Da un grande amico e collega, Alberto Chiara, ricevo questa lettera. Alberto segue da anni per Famiglia Cristiana le vicende dell’Afghanistan.
———————————————
“Caro Fulvio, so che è capitato anche a te, tornato da fronti lontani, di seguire con particolare emozione la notizia di uno scontro a fuoco, di un attentato, dell’esplosione di auto bomba…
Ricordo quando arrivò in redazione la notizia della strage di Nassirya. Tu c’eri stato con il comune amico e collega Nino Leto, con quei Carabinieri avevi trascorso del tempo e realizzato servizi. Sgomento e dolore furono acuiti dalla personale conoscenza…
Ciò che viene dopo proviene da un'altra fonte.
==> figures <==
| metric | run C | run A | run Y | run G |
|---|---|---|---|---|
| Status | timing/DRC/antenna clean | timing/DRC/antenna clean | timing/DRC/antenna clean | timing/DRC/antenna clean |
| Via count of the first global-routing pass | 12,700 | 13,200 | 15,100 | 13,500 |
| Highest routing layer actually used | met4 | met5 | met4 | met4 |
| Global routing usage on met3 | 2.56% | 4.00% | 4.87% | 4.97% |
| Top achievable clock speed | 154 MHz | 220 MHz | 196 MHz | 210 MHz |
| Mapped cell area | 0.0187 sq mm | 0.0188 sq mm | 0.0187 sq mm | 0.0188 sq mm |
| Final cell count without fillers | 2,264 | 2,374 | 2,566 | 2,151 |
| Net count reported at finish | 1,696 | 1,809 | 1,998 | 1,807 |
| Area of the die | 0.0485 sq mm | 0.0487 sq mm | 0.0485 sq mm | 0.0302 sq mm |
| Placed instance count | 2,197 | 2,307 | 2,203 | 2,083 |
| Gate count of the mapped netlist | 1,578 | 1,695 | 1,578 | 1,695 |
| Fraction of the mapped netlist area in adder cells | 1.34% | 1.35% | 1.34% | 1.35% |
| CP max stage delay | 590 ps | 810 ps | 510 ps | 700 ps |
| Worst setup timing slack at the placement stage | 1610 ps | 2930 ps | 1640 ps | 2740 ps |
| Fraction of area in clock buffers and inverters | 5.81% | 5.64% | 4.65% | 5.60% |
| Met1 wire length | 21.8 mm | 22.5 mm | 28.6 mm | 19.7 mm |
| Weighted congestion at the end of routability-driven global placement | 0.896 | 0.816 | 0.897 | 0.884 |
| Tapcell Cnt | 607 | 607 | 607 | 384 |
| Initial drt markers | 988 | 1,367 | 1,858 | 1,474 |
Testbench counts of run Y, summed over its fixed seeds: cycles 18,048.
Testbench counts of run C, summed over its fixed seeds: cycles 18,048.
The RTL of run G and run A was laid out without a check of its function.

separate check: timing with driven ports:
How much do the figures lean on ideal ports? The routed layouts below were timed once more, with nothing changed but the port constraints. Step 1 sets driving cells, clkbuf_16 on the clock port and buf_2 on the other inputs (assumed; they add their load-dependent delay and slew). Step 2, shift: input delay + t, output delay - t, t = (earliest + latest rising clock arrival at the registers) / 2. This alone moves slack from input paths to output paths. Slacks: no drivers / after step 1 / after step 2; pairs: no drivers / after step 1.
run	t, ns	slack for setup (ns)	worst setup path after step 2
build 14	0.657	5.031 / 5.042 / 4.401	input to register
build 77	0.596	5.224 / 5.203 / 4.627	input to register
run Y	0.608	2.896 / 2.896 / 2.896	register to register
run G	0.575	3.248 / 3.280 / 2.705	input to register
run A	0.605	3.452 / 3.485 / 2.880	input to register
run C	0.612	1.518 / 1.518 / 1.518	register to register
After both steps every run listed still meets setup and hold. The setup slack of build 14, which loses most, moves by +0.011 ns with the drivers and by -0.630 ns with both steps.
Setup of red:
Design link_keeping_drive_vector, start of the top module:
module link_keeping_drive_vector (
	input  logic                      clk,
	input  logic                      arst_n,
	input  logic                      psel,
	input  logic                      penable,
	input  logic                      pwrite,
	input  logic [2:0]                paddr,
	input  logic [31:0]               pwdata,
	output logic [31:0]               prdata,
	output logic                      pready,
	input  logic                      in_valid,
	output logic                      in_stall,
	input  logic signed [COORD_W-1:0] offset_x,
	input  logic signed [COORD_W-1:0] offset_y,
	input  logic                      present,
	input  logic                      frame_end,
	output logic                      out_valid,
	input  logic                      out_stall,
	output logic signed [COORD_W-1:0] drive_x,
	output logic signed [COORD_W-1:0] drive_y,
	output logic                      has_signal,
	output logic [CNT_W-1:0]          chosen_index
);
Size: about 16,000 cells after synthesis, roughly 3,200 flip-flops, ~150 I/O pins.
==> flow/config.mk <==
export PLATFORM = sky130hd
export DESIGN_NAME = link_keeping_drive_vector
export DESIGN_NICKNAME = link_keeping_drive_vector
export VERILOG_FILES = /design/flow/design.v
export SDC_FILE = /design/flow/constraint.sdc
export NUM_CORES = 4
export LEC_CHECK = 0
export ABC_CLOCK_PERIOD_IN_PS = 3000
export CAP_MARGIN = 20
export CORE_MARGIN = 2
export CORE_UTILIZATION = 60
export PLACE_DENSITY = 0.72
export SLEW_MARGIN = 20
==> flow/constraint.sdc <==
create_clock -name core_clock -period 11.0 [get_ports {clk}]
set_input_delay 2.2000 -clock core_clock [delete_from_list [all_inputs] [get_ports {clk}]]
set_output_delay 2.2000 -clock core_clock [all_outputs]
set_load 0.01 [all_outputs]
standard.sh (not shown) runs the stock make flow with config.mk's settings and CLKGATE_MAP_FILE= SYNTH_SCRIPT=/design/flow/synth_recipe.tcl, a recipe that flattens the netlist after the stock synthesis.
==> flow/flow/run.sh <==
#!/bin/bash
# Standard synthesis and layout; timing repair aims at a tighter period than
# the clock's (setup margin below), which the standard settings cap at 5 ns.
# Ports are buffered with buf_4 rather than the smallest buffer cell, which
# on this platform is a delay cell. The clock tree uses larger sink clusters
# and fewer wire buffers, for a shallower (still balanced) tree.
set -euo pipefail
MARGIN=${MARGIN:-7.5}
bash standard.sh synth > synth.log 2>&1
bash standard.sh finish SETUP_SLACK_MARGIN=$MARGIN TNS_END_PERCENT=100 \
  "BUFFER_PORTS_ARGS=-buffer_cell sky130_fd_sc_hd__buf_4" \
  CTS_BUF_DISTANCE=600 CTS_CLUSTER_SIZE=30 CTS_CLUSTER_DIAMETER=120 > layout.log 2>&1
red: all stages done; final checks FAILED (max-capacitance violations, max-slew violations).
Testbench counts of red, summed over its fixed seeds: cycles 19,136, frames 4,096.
Ieri è toccato a me. Quando ho saputo dell’ennesimo lutto italiano in Afghanistan, ho atteso con trepidazione che venissero comunicati i nomi. Mauro Gigli l’ho conosciuto. Di più, è stato il primo militare italiano che Nino Leto e io abbiamo incontrato appena arrivati a Camp Arena, il quartier generale del contingente italiano sorto a ridosso dell’aeroporto di Herat. Apparteneva al 32° reggimento genio guastatori, inquadrato nella Brigata alpina Taurinense. Ci ha aspettato vicino a un Buffalo, un mezzo gigante di fabbricazione americana con cui gli sminatori operano sul campo.
“E’ un ottimo professionista, oltre che un amico”, ha detto, presentandoci, il portavoce della missione, il maggiore degli Alpini Mario Renna. Ha sorriso, Gigli. Le domande poste riguardavano il suo lavoro, com’era ovvio che fosse. Ma in ultimo abbiamo parlato anche di The Hurt Locker, il film che vinto l’Oscar 2010 e racconta vita ed emozioni degli sminatori americani impegnati in Irak.
«Gli ordigni esplosivi improvvisati (gli Iedd, Improvised Explosive Device Disposal), sono una minaccia con cui ci misuriamo continuamente», ha esordito Gigli che alle spalle aveva una grande esperienza maturata in diverse missioni. «Siamo qui da neppure tre mesi e già i nostri team di Herat e di Bala Murghab hanno dovuto compiere oltre 50 interventi. Se sommiamo anche le operazioni dei team degli artificieri italiani che operano Sud, a Shindad e a Farah, il totale sale a 80 e più».
«L’esplosivo è contenuto in bottiglie, in scatole di legno o di cartone; la detonazione viene attivata da piatti di pressione o tramite un sistema a tempo oppure, ancora, grazie a un radiocomando», aveva poi aggiunto. «Il momento più delicato è sicuramente quando c’è l’approccio manuale dell’operatore. Ogni intervento fa storia a sé. Certo, abbiamo anche a disposizione piccoli veicoli robotizzati e i Buffalo. Decidiamo di volta in volta come procedere, la scelta è dettata anche dal posto dove viene rinvenuto l’ordigno, se in terreno aperto, in campagna o in un luogo densamente abitato, con alto rischio per i civili».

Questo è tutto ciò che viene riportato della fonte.